BEGIN DATA FOR THIS EXERCISE

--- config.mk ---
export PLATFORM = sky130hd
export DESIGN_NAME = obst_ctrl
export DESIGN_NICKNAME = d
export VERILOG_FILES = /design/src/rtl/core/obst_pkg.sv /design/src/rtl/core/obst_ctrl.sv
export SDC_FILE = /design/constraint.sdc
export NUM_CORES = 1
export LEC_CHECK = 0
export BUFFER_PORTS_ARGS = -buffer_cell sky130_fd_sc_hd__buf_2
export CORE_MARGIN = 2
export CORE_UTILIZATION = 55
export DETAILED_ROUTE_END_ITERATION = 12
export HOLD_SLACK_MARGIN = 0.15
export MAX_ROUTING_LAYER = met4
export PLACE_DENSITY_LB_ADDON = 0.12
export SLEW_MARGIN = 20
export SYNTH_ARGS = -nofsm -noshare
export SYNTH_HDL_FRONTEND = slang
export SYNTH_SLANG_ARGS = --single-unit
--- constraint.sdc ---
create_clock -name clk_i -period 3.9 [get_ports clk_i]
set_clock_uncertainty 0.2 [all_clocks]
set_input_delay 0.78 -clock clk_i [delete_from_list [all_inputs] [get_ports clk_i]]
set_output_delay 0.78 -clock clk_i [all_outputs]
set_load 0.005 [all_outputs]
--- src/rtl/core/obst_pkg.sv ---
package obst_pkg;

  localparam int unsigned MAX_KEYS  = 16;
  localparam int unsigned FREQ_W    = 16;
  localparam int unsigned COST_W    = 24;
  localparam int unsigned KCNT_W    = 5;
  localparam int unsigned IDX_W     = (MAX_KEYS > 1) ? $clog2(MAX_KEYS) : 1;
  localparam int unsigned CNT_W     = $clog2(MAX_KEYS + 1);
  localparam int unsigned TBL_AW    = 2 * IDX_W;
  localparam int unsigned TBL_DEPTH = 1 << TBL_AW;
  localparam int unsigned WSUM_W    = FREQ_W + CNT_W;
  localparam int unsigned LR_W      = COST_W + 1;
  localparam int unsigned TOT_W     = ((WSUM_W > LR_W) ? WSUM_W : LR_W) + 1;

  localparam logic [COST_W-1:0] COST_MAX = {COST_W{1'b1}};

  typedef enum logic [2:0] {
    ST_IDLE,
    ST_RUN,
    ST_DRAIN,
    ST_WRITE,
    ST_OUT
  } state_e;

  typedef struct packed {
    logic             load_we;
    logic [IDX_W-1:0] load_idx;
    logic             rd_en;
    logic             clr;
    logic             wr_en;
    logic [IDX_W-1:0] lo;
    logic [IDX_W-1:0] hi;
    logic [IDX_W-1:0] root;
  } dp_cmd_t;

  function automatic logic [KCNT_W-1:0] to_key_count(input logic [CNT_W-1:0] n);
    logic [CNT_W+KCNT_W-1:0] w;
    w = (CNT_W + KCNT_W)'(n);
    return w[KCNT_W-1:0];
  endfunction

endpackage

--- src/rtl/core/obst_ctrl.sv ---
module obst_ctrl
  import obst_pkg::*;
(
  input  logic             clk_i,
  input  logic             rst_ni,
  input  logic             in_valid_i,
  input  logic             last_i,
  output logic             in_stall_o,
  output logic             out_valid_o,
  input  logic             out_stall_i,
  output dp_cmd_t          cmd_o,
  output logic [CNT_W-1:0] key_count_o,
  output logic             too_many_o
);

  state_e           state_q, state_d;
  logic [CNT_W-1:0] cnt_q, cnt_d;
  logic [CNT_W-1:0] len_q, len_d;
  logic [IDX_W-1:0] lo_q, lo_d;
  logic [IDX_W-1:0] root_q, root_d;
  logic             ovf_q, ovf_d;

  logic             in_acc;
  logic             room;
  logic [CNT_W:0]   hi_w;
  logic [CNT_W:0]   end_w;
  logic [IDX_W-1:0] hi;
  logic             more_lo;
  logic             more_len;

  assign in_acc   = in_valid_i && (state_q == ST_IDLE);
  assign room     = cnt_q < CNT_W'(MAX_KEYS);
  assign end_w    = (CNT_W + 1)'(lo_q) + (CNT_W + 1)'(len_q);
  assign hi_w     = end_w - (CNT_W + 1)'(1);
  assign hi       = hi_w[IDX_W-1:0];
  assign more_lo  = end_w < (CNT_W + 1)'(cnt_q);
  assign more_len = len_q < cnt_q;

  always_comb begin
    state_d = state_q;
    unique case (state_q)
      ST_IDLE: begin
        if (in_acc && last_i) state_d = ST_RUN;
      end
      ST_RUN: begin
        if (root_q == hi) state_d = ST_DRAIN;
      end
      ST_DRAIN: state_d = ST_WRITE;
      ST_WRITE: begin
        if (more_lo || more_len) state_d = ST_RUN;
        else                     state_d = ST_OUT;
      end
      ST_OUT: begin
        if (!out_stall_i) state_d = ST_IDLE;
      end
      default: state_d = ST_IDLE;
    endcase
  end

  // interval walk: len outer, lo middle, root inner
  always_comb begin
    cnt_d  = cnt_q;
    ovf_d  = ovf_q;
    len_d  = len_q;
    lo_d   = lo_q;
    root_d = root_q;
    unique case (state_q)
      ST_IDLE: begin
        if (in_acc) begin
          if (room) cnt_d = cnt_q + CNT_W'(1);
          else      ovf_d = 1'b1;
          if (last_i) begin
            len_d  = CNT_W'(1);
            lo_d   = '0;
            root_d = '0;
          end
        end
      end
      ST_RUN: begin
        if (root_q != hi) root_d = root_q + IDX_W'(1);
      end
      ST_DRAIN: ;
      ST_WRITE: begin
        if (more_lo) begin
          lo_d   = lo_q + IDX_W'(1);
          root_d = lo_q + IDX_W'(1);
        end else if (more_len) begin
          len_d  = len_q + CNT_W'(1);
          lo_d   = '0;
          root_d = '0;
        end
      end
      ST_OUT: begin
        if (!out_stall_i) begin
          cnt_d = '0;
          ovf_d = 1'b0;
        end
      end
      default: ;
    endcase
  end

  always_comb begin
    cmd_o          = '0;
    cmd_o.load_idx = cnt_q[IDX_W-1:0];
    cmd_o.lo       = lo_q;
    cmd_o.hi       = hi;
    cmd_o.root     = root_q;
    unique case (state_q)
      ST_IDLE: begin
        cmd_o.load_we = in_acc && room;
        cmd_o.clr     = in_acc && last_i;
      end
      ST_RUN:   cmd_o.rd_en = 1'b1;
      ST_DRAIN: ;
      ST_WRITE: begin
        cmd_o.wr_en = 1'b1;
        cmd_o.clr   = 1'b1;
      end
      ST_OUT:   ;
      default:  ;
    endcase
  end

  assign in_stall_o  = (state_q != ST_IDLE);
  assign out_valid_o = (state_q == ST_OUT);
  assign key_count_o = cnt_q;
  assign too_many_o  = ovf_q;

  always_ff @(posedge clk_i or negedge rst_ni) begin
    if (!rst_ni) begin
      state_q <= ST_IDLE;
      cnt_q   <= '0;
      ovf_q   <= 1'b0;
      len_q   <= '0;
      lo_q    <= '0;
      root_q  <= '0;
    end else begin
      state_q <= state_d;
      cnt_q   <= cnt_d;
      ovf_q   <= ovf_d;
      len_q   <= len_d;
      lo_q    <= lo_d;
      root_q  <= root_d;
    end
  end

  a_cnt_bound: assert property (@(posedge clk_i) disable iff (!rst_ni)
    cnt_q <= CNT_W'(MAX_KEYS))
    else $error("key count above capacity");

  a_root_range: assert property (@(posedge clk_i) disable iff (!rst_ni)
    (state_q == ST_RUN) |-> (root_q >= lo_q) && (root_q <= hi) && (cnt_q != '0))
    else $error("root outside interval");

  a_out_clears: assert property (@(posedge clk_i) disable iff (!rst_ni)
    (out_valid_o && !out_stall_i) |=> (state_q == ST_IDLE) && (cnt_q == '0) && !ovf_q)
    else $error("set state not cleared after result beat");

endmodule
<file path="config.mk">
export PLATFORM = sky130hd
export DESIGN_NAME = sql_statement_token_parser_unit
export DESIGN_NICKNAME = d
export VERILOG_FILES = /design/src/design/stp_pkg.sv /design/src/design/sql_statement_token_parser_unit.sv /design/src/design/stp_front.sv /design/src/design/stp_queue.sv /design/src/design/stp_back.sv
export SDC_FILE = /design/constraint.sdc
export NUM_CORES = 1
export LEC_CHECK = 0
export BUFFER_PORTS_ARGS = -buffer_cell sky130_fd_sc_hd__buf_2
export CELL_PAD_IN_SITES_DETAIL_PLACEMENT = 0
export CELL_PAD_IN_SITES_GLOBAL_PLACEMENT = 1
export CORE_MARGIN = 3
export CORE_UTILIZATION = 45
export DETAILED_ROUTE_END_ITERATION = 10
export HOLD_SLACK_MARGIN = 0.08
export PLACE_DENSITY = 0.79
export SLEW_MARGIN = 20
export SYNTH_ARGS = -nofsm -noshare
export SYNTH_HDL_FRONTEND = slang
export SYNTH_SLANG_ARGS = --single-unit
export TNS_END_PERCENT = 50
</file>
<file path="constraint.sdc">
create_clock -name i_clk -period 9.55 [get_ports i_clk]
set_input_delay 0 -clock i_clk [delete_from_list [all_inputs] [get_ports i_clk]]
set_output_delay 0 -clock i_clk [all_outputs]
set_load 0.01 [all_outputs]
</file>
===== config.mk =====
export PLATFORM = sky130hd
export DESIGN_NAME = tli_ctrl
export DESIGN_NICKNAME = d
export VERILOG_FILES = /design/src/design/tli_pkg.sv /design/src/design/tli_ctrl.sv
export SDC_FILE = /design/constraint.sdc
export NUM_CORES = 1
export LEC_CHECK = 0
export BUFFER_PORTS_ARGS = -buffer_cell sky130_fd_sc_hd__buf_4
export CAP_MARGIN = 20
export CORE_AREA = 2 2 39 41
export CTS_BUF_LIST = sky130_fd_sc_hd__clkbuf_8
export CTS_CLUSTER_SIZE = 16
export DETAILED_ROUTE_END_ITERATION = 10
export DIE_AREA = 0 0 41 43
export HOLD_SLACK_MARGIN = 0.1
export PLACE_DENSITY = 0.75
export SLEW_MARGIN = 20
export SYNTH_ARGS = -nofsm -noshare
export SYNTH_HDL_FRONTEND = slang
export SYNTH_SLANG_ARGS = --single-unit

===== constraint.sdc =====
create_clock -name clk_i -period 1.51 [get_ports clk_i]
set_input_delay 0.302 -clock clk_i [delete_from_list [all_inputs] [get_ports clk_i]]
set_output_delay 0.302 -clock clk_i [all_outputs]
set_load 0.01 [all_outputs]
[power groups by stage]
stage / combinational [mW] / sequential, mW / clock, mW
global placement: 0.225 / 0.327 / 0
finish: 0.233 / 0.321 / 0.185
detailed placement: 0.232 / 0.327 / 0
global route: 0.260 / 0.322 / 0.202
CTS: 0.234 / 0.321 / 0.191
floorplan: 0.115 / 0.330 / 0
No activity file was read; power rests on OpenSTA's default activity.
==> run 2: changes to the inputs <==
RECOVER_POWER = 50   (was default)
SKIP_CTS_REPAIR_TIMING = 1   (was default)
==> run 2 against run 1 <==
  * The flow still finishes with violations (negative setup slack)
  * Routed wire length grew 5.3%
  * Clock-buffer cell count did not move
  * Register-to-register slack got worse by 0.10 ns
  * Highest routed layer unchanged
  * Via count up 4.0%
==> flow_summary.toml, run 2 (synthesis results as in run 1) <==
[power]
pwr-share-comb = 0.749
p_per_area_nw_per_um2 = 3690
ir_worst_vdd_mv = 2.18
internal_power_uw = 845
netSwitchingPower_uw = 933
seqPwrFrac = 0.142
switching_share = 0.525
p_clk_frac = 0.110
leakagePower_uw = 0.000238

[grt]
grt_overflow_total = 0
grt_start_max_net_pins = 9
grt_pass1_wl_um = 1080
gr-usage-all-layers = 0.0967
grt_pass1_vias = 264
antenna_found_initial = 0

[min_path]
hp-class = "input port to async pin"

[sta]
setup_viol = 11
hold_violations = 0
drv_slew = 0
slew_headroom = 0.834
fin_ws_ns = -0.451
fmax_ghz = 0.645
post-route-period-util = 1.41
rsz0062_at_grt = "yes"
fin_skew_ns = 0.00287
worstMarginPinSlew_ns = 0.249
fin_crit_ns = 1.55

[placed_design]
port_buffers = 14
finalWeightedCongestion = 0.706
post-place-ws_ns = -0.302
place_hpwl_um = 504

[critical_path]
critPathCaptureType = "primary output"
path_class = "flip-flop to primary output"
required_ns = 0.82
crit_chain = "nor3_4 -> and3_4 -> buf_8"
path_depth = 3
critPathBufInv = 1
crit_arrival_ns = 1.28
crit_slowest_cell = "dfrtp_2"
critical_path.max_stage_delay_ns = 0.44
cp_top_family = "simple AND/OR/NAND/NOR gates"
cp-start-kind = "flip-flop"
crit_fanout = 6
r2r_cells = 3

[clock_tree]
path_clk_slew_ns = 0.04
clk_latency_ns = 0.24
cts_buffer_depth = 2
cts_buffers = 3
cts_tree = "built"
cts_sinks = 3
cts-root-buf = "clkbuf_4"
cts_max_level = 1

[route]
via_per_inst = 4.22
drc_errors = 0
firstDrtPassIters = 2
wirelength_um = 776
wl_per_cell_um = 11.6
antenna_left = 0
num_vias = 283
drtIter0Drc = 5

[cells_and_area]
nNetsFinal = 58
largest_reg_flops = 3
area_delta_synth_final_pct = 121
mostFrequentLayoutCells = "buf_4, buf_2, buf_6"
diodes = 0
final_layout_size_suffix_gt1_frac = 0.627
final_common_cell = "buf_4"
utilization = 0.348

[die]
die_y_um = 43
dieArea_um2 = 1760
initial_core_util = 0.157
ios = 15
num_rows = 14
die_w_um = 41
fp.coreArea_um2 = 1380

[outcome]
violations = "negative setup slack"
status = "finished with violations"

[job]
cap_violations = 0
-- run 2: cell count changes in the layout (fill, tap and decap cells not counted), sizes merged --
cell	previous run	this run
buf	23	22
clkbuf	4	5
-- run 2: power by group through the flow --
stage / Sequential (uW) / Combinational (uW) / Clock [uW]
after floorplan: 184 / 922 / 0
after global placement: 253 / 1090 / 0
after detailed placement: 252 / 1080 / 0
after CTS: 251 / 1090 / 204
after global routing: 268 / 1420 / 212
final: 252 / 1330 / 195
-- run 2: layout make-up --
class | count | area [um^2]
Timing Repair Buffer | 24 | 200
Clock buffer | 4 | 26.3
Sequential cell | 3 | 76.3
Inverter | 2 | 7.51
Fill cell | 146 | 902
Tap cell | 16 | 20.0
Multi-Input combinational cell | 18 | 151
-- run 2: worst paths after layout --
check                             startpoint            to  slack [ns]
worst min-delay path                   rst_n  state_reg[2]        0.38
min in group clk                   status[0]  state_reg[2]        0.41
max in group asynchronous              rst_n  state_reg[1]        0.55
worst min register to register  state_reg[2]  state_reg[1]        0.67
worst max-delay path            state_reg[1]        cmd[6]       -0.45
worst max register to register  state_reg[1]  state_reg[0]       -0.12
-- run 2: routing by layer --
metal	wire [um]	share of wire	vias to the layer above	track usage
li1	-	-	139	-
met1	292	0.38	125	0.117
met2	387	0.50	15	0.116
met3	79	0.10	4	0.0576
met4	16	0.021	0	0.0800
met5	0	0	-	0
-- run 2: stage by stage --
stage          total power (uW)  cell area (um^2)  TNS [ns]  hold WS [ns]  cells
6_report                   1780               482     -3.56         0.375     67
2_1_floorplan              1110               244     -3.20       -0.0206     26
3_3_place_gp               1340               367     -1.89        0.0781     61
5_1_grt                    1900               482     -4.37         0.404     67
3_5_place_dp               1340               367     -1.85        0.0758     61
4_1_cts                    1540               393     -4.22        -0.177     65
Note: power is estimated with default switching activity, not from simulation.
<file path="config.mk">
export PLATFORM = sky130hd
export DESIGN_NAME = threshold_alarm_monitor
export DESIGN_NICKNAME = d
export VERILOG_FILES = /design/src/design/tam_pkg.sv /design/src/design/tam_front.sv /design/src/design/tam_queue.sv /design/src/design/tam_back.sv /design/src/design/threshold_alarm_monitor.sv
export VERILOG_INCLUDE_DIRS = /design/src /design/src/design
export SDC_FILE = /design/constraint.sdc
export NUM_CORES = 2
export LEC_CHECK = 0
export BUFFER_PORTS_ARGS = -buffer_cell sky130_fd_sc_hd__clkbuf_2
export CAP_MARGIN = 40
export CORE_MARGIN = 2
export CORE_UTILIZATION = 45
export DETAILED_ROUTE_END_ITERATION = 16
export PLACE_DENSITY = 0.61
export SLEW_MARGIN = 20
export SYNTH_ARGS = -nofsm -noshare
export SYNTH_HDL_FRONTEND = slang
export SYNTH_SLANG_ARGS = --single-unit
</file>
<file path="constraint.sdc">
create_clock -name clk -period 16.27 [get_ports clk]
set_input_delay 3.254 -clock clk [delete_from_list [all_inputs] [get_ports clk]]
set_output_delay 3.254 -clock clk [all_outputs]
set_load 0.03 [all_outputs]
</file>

END DATA FOR THIS EXERCISE

• **WORK INSTRUCTIONS**
Lines to set down from above: the line with "[power groups by stage]", the line with "critical_path.max_stage_delay_ns = 0.44", and every line between, each exactly as written.

• **OUTPUT OF THE EXERCISE**
[power groups by stage]
stage / combinational [mW] / sequential, mW / clock, mW
global placement: 0.225 / 0.327 / 0
finish: 0.233 / 0.321 / 0.185
detailed placement: 0.232 / 0.327 / 0
global route: 0.260 / 0.322 / 0.202
CTS: 0.234 / 0.321 / 0.191
floorplan: 0.115 / 0.330 / 0
No activity file was read; power rests on OpenSTA's default activity.
==> run 2: changes to the inputs <==
RECOVER_POWER = 50   (was default)
SKIP_CTS_REPAIR_TIMING = 1   (was default)
==> run 2 against run 1 <==
  * The flow still finishes with violations (negative setup slack)
  * Routed wire length grew 5.3%
  * Clock-buffer cell count did not move
  * Register-to-register slack got worse by 0.10 ns
  * Highest routed layer unchanged
  * Via count up 4.0%
==> flow_summary.toml, run 2 (synthesis results as in run 1) <==
[power]
pwr-share-comb = 0.749
p_per_area_nw_per_um2 = 3690
ir_worst_vdd_mv = 2.18
internal_power_uw = 845
netSwitchingPower_uw = 933
seqPwrFrac = 0.142
switching_share = 0.525
p_clk_frac = 0.110
leakagePower_uw = 0.000238

[grt]
grt_overflow_total = 0
grt_start_max_net_pins = 9
grt_pass1_wl_um = 1080
gr-usage-all-layers = 0.0967
grt_pass1_vias = 264
antenna_found_initial = 0

[min_path]
hp-class = "input port to async pin"

[sta]
setup_viol = 11
hold_violations = 0
drv_slew = 0
slew_headroom = 0.834
fin_ws_ns = -0.451
fmax_ghz = 0.645
post-route-period-util = 1.41
rsz0062_at_grt = "yes"
fin_skew_ns = 0.00287
worstMarginPinSlew_ns = 0.249
fin_crit_ns = 1.55

[placed_design]
port_buffers = 14
finalWeightedCongestion = 0.706
post-place-ws_ns = -0.302
place_hpwl_um = 504

[critical_path]
critPathCaptureType = "primary output"
path_class = "flip-flop to primary output"
required_ns = 0.82
crit_chain = "nor3_4 -> and3_4 -> buf_8"
path_depth = 3
critPathBufInv = 1
crit_arrival_ns = 1.28
crit_slowest_cell = "dfrtp_2"
critical_path.max_stage_delay_ns = 0.44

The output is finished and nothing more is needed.